== Directions ==
For the data below, please report each line where the word "combinational" is found.

== Supplied data ==

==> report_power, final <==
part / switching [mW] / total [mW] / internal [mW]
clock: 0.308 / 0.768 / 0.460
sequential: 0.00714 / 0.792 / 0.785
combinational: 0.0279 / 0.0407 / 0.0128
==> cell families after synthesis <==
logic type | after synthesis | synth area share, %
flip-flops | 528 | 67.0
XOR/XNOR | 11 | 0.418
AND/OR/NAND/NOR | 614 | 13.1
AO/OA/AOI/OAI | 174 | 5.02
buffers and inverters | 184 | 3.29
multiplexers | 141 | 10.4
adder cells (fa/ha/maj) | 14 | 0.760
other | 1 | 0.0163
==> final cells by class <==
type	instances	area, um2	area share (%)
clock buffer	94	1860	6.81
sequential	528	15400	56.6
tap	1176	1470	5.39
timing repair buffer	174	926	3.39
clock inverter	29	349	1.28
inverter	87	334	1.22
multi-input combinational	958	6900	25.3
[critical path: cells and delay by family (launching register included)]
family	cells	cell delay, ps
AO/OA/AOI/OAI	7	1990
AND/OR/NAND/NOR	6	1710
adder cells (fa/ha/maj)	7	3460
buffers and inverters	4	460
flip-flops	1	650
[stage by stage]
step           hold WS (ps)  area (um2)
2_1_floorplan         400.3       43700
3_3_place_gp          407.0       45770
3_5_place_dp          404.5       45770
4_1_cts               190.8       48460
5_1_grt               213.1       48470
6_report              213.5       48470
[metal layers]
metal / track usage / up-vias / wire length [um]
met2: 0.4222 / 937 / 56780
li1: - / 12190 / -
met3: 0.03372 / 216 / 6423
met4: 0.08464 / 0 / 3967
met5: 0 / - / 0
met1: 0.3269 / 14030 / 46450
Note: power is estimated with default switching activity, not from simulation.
* * *
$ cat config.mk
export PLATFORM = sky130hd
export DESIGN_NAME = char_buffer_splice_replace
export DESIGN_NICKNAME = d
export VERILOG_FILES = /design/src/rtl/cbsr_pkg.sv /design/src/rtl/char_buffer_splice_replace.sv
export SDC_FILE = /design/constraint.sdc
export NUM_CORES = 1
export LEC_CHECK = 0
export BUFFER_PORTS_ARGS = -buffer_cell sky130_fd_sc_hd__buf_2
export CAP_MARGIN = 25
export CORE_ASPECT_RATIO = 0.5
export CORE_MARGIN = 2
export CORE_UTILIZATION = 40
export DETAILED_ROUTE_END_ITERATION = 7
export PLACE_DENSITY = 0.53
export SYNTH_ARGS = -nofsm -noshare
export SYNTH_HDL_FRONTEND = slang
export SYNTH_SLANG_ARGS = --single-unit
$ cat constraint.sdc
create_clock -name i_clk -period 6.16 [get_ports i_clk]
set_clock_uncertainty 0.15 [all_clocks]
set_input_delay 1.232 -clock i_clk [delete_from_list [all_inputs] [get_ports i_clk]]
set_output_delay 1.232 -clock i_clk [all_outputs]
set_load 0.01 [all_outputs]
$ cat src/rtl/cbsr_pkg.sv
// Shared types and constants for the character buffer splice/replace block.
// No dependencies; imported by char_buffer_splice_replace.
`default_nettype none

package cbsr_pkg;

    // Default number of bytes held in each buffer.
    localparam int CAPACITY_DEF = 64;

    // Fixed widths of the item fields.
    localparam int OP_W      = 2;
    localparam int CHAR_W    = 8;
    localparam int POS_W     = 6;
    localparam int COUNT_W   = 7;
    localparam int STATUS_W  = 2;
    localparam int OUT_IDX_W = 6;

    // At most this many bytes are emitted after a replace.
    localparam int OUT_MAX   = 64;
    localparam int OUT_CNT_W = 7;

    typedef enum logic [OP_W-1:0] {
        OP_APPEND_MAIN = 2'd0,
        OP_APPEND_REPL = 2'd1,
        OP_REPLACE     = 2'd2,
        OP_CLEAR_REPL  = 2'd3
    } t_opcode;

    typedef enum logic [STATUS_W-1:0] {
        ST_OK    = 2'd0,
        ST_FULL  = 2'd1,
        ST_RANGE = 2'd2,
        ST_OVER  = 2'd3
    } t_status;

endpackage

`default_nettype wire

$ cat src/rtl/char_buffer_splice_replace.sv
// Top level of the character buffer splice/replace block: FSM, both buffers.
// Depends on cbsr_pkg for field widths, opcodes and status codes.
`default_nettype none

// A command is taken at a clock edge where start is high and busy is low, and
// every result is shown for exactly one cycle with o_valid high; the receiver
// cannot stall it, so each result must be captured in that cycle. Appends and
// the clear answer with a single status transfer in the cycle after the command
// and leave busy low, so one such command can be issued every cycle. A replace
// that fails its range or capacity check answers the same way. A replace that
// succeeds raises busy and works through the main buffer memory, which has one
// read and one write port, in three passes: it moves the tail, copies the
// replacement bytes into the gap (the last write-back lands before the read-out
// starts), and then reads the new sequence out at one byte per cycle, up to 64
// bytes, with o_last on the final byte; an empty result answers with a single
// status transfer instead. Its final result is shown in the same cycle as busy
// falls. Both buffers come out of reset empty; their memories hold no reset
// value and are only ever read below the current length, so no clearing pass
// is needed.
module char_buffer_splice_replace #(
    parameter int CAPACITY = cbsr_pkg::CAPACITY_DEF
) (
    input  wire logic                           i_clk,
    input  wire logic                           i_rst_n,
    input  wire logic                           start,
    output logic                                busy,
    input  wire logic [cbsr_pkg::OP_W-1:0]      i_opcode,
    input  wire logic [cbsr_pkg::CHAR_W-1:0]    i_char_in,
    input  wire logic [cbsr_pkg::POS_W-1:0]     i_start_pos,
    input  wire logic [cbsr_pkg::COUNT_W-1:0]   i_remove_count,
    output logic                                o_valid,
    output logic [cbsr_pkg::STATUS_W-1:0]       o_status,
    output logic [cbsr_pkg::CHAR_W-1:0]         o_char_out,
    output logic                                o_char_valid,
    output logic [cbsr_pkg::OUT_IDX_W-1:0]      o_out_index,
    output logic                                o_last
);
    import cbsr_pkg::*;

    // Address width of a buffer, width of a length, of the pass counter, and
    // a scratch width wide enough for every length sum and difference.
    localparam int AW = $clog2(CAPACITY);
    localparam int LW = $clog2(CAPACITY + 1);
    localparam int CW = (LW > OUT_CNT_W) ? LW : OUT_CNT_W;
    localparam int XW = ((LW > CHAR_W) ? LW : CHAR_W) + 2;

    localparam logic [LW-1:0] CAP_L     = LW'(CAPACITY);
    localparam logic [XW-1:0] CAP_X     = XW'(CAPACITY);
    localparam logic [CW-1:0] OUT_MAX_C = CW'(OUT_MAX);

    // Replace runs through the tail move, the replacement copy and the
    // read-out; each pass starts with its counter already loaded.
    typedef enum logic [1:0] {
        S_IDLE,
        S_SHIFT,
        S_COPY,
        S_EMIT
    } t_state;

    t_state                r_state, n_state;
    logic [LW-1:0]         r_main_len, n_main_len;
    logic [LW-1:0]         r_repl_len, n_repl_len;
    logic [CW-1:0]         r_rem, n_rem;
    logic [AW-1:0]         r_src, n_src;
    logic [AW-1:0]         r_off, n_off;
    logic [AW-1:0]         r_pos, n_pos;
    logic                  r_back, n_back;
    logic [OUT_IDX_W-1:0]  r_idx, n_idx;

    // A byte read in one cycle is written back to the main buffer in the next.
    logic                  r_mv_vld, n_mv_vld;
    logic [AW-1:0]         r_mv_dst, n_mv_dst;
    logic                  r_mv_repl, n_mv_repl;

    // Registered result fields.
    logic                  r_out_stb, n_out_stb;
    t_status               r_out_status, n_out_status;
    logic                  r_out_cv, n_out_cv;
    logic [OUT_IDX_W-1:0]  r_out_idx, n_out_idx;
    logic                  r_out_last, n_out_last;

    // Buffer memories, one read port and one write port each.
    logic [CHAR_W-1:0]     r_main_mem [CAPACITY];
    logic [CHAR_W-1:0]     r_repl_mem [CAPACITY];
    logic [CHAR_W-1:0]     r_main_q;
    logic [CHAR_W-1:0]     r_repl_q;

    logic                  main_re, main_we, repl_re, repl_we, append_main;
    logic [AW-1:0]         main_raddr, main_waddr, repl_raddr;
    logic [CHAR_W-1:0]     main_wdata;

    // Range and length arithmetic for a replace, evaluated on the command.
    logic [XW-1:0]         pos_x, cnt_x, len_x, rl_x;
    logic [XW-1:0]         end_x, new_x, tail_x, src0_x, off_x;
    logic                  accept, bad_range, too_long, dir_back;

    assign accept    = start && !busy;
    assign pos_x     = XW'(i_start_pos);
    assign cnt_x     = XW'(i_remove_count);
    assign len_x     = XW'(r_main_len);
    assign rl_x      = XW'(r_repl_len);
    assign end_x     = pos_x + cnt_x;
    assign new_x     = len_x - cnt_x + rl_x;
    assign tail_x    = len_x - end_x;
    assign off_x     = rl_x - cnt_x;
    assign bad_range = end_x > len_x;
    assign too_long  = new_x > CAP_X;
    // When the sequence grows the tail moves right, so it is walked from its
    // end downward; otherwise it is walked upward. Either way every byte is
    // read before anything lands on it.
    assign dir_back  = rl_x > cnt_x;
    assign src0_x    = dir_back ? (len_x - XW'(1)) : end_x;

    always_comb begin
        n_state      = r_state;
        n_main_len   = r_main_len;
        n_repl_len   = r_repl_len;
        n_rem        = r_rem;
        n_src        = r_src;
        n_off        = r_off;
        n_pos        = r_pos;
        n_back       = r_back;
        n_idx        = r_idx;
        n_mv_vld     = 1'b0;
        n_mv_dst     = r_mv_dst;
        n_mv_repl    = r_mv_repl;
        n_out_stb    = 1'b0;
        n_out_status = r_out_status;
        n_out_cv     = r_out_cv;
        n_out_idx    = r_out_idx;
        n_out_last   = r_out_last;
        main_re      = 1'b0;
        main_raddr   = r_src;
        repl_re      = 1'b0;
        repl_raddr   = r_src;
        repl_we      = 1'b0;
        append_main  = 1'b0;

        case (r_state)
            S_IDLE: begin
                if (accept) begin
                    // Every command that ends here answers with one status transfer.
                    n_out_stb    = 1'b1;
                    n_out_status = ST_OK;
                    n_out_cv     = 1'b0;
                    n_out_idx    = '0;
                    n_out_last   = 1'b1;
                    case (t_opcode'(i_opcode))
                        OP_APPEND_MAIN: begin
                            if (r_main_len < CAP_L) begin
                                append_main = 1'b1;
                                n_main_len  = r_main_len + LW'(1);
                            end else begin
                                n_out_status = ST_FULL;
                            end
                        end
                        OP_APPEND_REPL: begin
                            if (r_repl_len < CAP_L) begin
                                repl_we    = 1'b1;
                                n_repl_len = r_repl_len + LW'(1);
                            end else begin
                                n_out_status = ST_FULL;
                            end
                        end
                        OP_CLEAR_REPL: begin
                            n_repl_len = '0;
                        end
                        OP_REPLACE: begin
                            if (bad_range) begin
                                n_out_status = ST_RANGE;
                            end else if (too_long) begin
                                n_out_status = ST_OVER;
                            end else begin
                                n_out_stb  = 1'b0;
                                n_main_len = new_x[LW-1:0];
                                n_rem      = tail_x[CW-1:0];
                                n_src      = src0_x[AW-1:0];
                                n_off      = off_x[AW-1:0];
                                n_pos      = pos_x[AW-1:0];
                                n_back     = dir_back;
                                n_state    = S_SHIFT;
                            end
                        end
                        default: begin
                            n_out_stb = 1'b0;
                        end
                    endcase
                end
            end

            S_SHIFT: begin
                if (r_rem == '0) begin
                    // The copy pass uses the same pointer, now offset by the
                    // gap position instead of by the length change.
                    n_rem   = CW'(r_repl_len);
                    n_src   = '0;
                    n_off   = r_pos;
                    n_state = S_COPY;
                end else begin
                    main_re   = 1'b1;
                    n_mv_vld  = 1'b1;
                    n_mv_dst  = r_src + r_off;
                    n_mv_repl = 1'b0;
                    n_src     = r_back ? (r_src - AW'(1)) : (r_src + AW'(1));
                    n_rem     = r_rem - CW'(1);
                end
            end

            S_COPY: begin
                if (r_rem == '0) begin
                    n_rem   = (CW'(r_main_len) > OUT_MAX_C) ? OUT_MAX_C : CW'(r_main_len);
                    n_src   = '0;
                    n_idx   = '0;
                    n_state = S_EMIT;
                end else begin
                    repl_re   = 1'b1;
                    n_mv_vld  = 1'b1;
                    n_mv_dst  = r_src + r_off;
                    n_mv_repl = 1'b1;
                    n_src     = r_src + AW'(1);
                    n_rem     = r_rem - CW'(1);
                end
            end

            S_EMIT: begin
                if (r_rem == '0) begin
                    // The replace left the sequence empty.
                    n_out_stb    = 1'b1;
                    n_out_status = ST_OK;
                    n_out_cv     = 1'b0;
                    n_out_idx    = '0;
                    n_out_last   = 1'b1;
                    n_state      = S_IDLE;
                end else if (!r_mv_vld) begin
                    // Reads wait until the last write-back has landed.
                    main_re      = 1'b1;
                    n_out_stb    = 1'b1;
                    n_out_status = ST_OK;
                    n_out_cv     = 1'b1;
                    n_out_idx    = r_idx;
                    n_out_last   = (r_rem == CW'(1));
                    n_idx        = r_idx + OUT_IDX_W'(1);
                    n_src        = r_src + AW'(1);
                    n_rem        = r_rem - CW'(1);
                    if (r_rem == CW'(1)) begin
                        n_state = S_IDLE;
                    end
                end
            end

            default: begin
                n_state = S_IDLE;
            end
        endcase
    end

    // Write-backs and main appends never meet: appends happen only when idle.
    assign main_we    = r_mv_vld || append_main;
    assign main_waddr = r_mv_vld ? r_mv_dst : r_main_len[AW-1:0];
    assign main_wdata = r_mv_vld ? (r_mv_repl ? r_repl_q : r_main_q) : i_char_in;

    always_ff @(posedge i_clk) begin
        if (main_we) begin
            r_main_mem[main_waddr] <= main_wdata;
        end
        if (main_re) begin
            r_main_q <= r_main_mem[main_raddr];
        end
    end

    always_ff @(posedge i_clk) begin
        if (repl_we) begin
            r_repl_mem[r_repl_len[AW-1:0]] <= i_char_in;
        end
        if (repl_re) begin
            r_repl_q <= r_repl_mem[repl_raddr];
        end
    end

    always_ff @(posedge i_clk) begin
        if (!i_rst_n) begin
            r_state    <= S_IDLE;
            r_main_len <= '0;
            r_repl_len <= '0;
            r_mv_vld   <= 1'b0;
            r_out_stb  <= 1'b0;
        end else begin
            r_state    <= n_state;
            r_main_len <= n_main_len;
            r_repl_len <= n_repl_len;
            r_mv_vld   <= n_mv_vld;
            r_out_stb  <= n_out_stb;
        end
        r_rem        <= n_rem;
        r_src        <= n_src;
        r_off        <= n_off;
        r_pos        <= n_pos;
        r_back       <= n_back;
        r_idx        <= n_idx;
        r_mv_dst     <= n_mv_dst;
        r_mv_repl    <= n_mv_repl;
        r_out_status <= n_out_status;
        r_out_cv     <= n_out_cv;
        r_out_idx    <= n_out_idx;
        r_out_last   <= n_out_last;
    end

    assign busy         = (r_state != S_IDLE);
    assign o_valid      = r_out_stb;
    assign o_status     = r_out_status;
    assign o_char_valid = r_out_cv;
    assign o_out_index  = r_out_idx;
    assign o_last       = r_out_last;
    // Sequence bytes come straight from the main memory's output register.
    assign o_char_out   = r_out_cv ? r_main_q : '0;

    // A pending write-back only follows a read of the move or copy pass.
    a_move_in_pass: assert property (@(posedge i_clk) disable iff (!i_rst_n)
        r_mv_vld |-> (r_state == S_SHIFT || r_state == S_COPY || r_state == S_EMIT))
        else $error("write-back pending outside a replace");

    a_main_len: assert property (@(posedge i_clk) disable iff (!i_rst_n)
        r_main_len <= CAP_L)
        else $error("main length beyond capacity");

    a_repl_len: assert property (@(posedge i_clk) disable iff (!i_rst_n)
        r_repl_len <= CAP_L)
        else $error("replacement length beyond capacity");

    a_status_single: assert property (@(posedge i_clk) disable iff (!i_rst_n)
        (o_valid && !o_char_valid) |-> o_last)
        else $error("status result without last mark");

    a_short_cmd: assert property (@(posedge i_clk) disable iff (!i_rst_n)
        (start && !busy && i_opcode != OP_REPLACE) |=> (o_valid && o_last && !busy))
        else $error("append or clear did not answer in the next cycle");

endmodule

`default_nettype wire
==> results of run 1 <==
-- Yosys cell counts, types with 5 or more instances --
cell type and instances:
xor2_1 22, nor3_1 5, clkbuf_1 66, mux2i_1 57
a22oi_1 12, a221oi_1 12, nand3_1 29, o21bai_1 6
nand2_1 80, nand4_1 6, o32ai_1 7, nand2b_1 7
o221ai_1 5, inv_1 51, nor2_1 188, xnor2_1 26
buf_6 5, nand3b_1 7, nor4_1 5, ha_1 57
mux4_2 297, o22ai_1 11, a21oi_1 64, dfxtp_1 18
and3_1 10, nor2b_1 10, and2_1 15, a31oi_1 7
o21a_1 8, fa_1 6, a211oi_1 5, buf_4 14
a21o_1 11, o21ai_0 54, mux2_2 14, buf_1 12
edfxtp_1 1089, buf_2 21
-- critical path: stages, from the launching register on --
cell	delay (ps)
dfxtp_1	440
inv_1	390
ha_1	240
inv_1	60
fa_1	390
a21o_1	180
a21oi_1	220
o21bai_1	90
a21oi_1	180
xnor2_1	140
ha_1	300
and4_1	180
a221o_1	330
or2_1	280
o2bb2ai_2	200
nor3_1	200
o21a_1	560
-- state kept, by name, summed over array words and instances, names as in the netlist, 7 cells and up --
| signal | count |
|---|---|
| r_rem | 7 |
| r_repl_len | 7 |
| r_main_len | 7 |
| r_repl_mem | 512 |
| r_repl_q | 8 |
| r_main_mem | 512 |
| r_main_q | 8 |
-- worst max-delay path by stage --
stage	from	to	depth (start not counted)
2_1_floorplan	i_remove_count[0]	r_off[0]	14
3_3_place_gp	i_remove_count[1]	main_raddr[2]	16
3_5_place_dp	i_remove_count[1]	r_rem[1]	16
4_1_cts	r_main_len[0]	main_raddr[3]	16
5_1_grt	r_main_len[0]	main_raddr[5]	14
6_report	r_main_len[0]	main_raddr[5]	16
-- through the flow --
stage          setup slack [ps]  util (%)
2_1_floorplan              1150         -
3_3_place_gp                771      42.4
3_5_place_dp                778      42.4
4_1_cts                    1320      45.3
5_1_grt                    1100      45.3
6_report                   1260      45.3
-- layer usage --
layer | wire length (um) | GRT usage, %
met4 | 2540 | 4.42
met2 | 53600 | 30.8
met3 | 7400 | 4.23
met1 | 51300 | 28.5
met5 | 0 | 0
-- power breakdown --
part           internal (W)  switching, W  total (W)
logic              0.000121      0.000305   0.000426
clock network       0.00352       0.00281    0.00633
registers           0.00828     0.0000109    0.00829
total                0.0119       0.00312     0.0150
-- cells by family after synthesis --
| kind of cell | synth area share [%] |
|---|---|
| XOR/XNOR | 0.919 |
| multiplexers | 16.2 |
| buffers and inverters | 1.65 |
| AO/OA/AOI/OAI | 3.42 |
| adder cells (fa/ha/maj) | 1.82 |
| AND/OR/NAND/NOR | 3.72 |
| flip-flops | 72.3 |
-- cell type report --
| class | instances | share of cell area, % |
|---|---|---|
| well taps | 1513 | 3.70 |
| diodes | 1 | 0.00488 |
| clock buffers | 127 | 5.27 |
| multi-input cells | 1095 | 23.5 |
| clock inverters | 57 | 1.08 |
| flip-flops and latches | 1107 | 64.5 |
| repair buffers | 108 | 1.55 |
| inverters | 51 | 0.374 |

== Answer for the task ==
combinational: 0.0279 / 0.0407 / 0.0128
multi-input combinational	958	6900	25.3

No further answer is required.